Treatment of landfill leachate containing emerging micropollutants

Abstract

Landfills of industrial and municipal solid wastes are popular methods for environmental and ecosystem protection in most of the advanced and developing countries. Nevertheless, dumping of such wastes in landfills creates serious problems particularly hazardous industrial wastes containing recalcitrant compounds. However, landfilling of hazardous industrial wastes is still the appropriate method from an economic point of view. The leachate generated from landfilling of hazardous industrial wastes is of great concern due to its toxic rich and refractory emerging micropollutants (EMs). The hazardous leachate composition is highly variable and depends on the waste composition, density, quantities, temperature, and precipitation. The leachate contains macro and micropollutants that might be potential toxic agents as well as carcinogens. The landfills are recently developed to minimize the leachate; however, recalcitrant micropollutants still are of great concern and remain the main source of pollution in nearby aquatic areas and ecosystems. This highly deteriorates the quality of surface and groundwater that subsequently causes harmful effects for human and animal health. Removal of EMs from the leachate has been a major challenge to overcome their deleterious effects and risks to the environment. Physico-chemical treatment processes such as adsorption, advanced oxidation, and non-thermal plasma are introduced.
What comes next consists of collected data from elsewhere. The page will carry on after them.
File: config.mk
export PLATFORM = sky130hd
export DESIGN_NAME = threat_range_classifier
export DESIGN_NICKNAME = d
export VERILOG_FILES = /design/src/rtl/threat_range_classifier.sv
export SDC_FILE = /design/constraint.sdc
export NUM_CORES = 1
export LEC_CHECK = 0
export ABC_AREA = 1
export ABC_CLOCK_PERIOD_IN_PS = 9000
export BUFFER_PORTS_ARGS = -buffer_cell sky130_fd_sc_hd__buf_4
export CORE_ASPECT_RATIO = 2
export CORE_UTILIZATION = 57
export CTS_BUF_LIST = sky130_fd_sc_hd__clkbuf_2 sky130_fd_sc_hd__clkbuf_4 sky130_fd_sc_hd__clkbuf_8
export DETAILED_ROUTE_END_ITERATION = 7
export PLACE_DENSITY_LB_ADDON = 0.3
export SYNTH_ARGS = -nofsm -noshare
export SYNTH_HDL_FRONTEND = slang
export SYNTH_SLANG_ARGS = --single-unit
File: constraint.sdc
create_clock -name clk -period 9 [get_ports clk]
set_clock_uncertainty 0.1 [all_clocks]
set_input_delay 1.8 -clock clk [delete_from_list [all_inputs] [get_ports clk]]
set_output_delay 1.8 -clock clk [all_outputs]
set_load 0.02 [all_outputs]
File: src/rtl/threat_range_classifier.sv
// ---------------------------------------------------------------------------
// threat_range_classifier
//
// Purpose:
//   Accepts an unsigned x/y/z coordinate triple from coord_parser.
//   Computes the squared slant range r^2 = x^2 + y^2 + z^2.
//   A single 16x16 multiplier is reused over three cycles, one square per cycle.
//   Classifies the target as IGNORE / TRACK / ENGAGE and hands the result to
//   fire control over a valid/ready handshake.
//
// Ports:
//   clk           system clock, rising edge
//   reset_n       asynchronous active-low reset
//   x_coord       unsigned X coordinate (16 bit)
//   y_coord       unsigned Y coordinate (16 bit)
//   z_coord       unsigned Z / altitude (16 bit)
//   data_valid    coordinate triple valid
//   data_ready    block can accept a triple (registered, high only in IDLE)
//   range_sq      registered r^2 of the current result (34 bit)
//   threat_class  00 IGNORE, 01 TRACK, 10 ENGAGE
//   threat_valid  result valid
//   threat_ready  downstream accepts the result
//   engage_count  saturating count of ENGAGE results delivered
// ---------------------------------------------------------------------------
module threat_range_classifier #(
    parameter logic [33:0] ENGAGE_R2 = 34'd1_000_000,
    parameter logic [33:0] TRACK_R2  = 34'd25_000_000,
    parameter logic [15:0] MIN_ALT   = 16'd50
) (
    input  logic        clk,
    input  logic        reset_n,
    input  logic [15:0] x_coord,
    input  logic [15:0] y_coord,
    input  logic [15:0] z_coord,
    input  logic        data_valid,
    output logic        data_ready,
    output logic [33:0] range_sq,
    output logic [1:0]  threat_class,
    output logic        threat_valid,
    input  logic        threat_ready,
    output logic [7:0]  engage_count
);

    typedef enum logic [2:0] {
        IDLE = 3'd0,
        SQ_X = 3'd1,
        SQ_Y = 3'd2,
        SQ_Z = 3'd3,
        OUT  = 3'd4
    } state_t;

    localparam logic [1:0] CLASS_IGNORE = 2'b00;
    localparam logic [1:0] CLASS_TRACK  = 2'b01;
    localparam logic [1:0] CLASS_ENGAGE = 2'b10;

    state_t      state_reg;
    state_t      state_next;

    logic [15:0] x_reg;
    logic [15:0] y_reg;
    logic [15:0] z_reg;
    logic [33:0] acc_reg;
    logic [33:0] range_sq_reg;
    logic [1:0]  class_reg;
    logic        valid_reg;
    logic        ready_reg;
    logic [7:0]  engage_count_reg;

    logic [15:0] sq_operand;
    logic [31:0] sq_product;
    logic [33:0] sq_ext;
    logic [33:0] sum_next;
    logic [1:0]  class_next;
    logic        accept;
    logic        deliver;

    // Handshake qualifiers. ready_reg is only high in IDLE.
    // valid_reg is only high in OUT.
    // Inputs seen in any other state therefore fall through untouched.
    assign accept  = data_valid && ready_reg;
    assign deliver = valid_reg && threat_ready;

    // Next-state logic
    always_comb begin
        state_next = state_reg;
        case (state_reg)
            IDLE:    if (accept)  state_next = SQ_X;
            SQ_X:    state_next = SQ_Y;
            SQ_Y:    state_next = SQ_Z;
            SQ_Z:    state_next = OUT;
            OUT:     if (deliver) state_next = IDLE;
            default: state_next = IDLE;
        endcase
    end

    // Shared squarer: the operand is selected by which square is due this cycle.
    always_comb begin
        sq_operand = x_reg;
        case (state_reg)
            SQ_Y:    sq_operand = y_reg;
            SQ_Z:    sq_operand = z_reg;
            default: sq_operand = x_reg;
        endcase
    end

    assign sq_product = {16'd0, sq_operand} * {16'd0, sq_operand};
    assign sq_ext     = {2'b00, sq_product};
    // 3 * 65535^2 < 2^34, so this sum can never wrap.
    assign sum_next   = acc_reg + sq_ext;

    // Classification of the final sum. Thresholds are inclusive.
    // Low altitude overrides range.
    always_comb begin
        class_next = CLASS_IGNORE;
        if (z_reg < MIN_ALT) begin
            class_next = CLASS_IGNORE;
        end else if (sum_next <= ENGAGE_R2) begin
            class_next = CLASS_ENGAGE;
        end else if (sum_next <= TRACK_R2) begin
            class_next = CLASS_TRACK;
        end else begin
            class_next = CLASS_IGNORE;
        end
    end

    always_ff @(posedge clk or negedge reset_n) begin
        if (!reset_n) begin
            state_reg        <= IDLE;
            x_reg            <= 16'd0;
            y_reg            <= 16'd0;
            z_reg            <= 16'd0;
            acc_reg          <= 34'd0;
            range_sq_reg     <= 34'd0;
            class_reg        <= CLASS_IGNORE;
            valid_reg        <= 1'b0;
            ready_reg        <= 1'b1;
            engage_count_reg <= 8'd0;
        end else begin
            state_reg <= state_next;
            ready_reg <= (state_next == IDLE);
            case (state_reg)
                IDLE: begin
                    if (accept) begin
                        x_reg   <= x_coord;
                        y_reg   <= y_coord;
                        z_reg   <= z_coord;
                        acc_reg <= 34'd0;
                    end
                end
                SQ_X: acc_reg <= sq_ext;
                SQ_Y: acc_reg <= sum_next;
                SQ_Z: begin
                    range_sq_reg <= sum_next;
                    class_reg    <= class_next;
                    valid_reg    <= 1'b1;
                end
                OUT: begin
                    if (deliver) begin
                        valid_reg <= 1'b0;
                        if (class_reg == CLASS_ENGAGE && engage_count_reg != 8'hFF) begin
                            engage_count_reg <= engage_count_reg + 8'd1;
                        end
                    end
                end
                default: ;
            endcase
        end
    end

    assign data_ready   = ready_reg;
    assign range_sq     = range_sq_reg;
    assign threat_class = class_reg;
    assign threat_valid = valid_reg;
    assign engage_count = engage_count_reg;

endmodule

==> impl_metrics.csv <==
group,metric,value,unit
logic_synthesis,synthesis.area,15540,um2
logic_synthesis,ys.warnings.count,0,
detailed_routing,num_vias,14308,
setup_path,slowest_delay,0.57,ns
logic_synthesis,yosys-top-cells-area,"dfrtp_1, fa_1, nand2_1, ha_1, inv_1",
die,num_rows,85,
global_route,grt_max_degree,81,
setup_path,crit_slowest_cell,"fa_1",
clock_network,cts_buffer_depth,2,
global_route,first_global_vias,14909,
setup_path,critical_path_class,"register to register",
logic_synthesis,synth.most_common_cell,"nand2_1",
logic_synthesis,async_flop_share,1.000,
timing,worst_slew_pin_slew,0.9691,ns
setup_path,crit_path_end_kind,"register",
logic_synthesis,yosysUniqueCellTypes,55,
die,die_area,27970,um2
timing,period_needed,8.742,ns
clock_network,clkLatencyLatePin,0.50,ns
logic_synthesis,synth-simple-area-share,0.2218,
clock_network,path_clk_slew,0.09,ns
logic_synthesis,synth-xor-area-share,0.02867,
placement,gp_congestion,1.036,
die,fp.coreArea,26800,um2
placement,port-buffer-count,97,
logic_synthesis,synth_fp_nets,2403,
finish,drive_gt1_frac,0.1694,
clock_network,htree_levels,4,
placement,place_hpwl,39630,um
logic_synthesis,synth_top_family_by_area,"adder cells",
logic_synthesis,yosys.area.top_type,"dfrtp_1",
outcome,status,"completed",
setup_path,path_max_fanout,12,
logic_synthesis,synth_compound_gate_area_share,0.09204,
clock_network,clock_sinks,131,
timing,fmax,0.1144,GHz
flow_run,cap_violations,0,
finish,fill_cells,2266,
finish,fin_nets,2552,
logic_synthesis,synthFlopType,"dfrtp_1",
logic_synthesis,synth_common_cells,"nand2_1, inv_1, nor2_1",
detailed_routing,drt-initial-drc-count,782,
logic_synthesis,synth_edf_count,0,
timing,finalCritPeriodShare,0.9713,
timing,setup_violations,0,
logic_synthesis,postSynthCellCount,2057,
global_route,grt_pass1_wl,75020,um
detailed_routing,postRouteAntennaNets,0,
detailed_routing,wl_per_cell,19.04,um
logic_synthesis,post_synth_mux_area_share,0.01232,
timing,hold_viol_final,0,
detailed_routing,viasPerCell,5.572,
clock_network,tritoncts,"built",
setup_path,crit_top_cell,"nand2_1",
finish,fin_util,0.6766,
clock_network,holdBufCountCts,0,
global_route,antenna_found_initial,1,
clock_network,cts-root-buf,"clkbuf_8",
die,start_util,0.5798,
die,die_height,235.5,um
clock_network,cts_buffers,17,
timing,max_slew_margin,0.3524,
logic_synthesis,yosysTopAreaCellShare,0.2094,
timing,slew_violations,0,
die,pin_count,98,
setup_path,cp.required,9.30,ns
logic_synthesis,synth-seq-area-share,0.2110,
detailed_routing,finalWirelength,48890,um
setup_path,cp-start-kind,"register",
logic_synthesis,ys_ff_latch,131,
detailed_routing,remaining_drc_errors,0,
finish,syn_to_final_growth,16.70,%
detailed_routing,first_pass_iters,6,
logic_synthesis,synth.avg_cell_area,7.554,um2
logic_synthesis,yosys.area_share.adder,0.3148,
hold_path,hp-class,"register to register",
global_route,grt-ovfl-total,0,
die,die_w,118.8,um
setup_path,crit_arrival,9.04,ns
global_route,track_usage,0.3549,
[final cells by class]
class                      count  area [um2]  area share
multi-input combinational   1443       11040      0.6086
sequential                   131        3281      0.1809
inverter                     443        1689     0.09315
timing repair buffer         170        1300     0.07169
tap                          348       435.4     0.02401
clock buffer                  18       241.5     0.01332
clock inverter                14       147.6    0.008142
antenna                        1       2.502   0.0001380
[logic make-up after synthesis]
kind of cell             Yosys count
AO/OA/AOI/OAI                    237
multiplexers                      17
AND/OR/NAND/NOR                  844
buffers and inverters            483
flip-flops                       131
adder cells (fa/ha/maj)          295
XOR/XNOR                          50
[per-stage QoR]
step                      instances  cell area, um2  worst slack [ns]  setup TNS (ns)  hold slack, ns
after floorplan                2057           15540            0.6078               0          0.3655
after global placement         2523           17010           -0.1417         -0.2223          0.3679
after detailed placement       2523           17010           -0.2998         -0.5374          0.3741
after CTS                      2557           17460          0.002825               0          0.3952
after global routing           2568           18130           -0.1374         -0.2374          0.4185
final                          2568           18130            0.2582               0          0.3904
[placed cells by master (no fill, tap or decap), drive strengths merged, types with 2 or more instances in the layout]
cell,instances
nand3b,9
nand3,85
nor2,178
xnor2,14
a21o,6
clkbuf,18
o211ai,29
xor2,36
a21boi,3
clkinv,3
mux2,17
a31o,2
nor4,7
o21bai,5
o21ai,59
dfrtp,130
nor3,18
o221ai,2
inv,447
nand4,11
o22ai,18
a31oi,3
nand2,527
ha,134
or2,2
and3,2
a21oi,106
and2,5
clkinvlp,6
buf,170
fa,160
[critical path, delay by kind of cell, from the launching register on]
| family | cells | cell delay [ns] |
|---|---|---|
| fa+ha+maj | 8 | 3.85 |
| simple gates | 16 | 2.08 |
| buf+inv | 9 | 0.98 |
| compound gates | 4 | 0.89 |
| flops | 1 | 0.42 |
| xor+xnor | 1 | 0.32 |
[repair_timing]
item                       4_1_cts  5_1_grt
setup endpoints to repair        5       22
pin swaps                        1       14
resized for setup                9      140
buffers inserted                 2       10
[metal layers]
metal | routed length (um) | up-vias | track usage
li1 | - | 6643 | -
met1 | 15890 | 6852 | 0.3350
met2 | 26380 | 553 | 0.6614
met3 | 1823 | 260 | 0.04312
met4 | 4805 | 0 | 0.3092
met5 | 0 | - | 0
[path summary, 6_finish.rpt]
path | start | endpoint | slack [ns] | cells after the start
max | state_reg[1] | threat_class[0] | 0.26 | 38
min | range_sq[3] | range_sq[3] | 0.39 | 2
max reg2reg | state_reg[1] | threat_class[0] | 0.26 | 38
min reg2reg | range_sq[3] | range_sq[3] | 0.39 | 2
max in group asynchronous | reset_n | state_reg[0] | 6.25 | 2
min in group asynchronous | reset_n | range_sq[10] | 1.20 | 1
Power is not shown: default switching activity piles up to over one toggle a cycle in this logic, so the estimate is an artifact.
Biological treatment methods such as constructed wetlands, anaerobic degradation and membrane bioreactors (MBRs) for treatment of landfill leachate are comprehensively reviewed. Integration of MBRs with other biological technologies, that is, anaerobic/aerobic/anoxic is cost effective for degradation of EMs from the leachate. The removal efficiency of 97.4% for di-n-butyl phthalate (DBP) and 98.8% for di (2-ethylhexyl) phthalate (DEHP) was achieved in the integrated system. DBP was removed by microbial degradation and 70.1% of DEHP was eliminated due to filtration processes. The MBR removed phthalic acid esters and phenolic compounds by values of 77–96% via filtration, biodegradation, and adsorption processes. However, their efficiencies highly depend on the biomass retention time and loading of EMs. The MBR module removed alkylphenols by 60–80% and pesticides by 59–74%.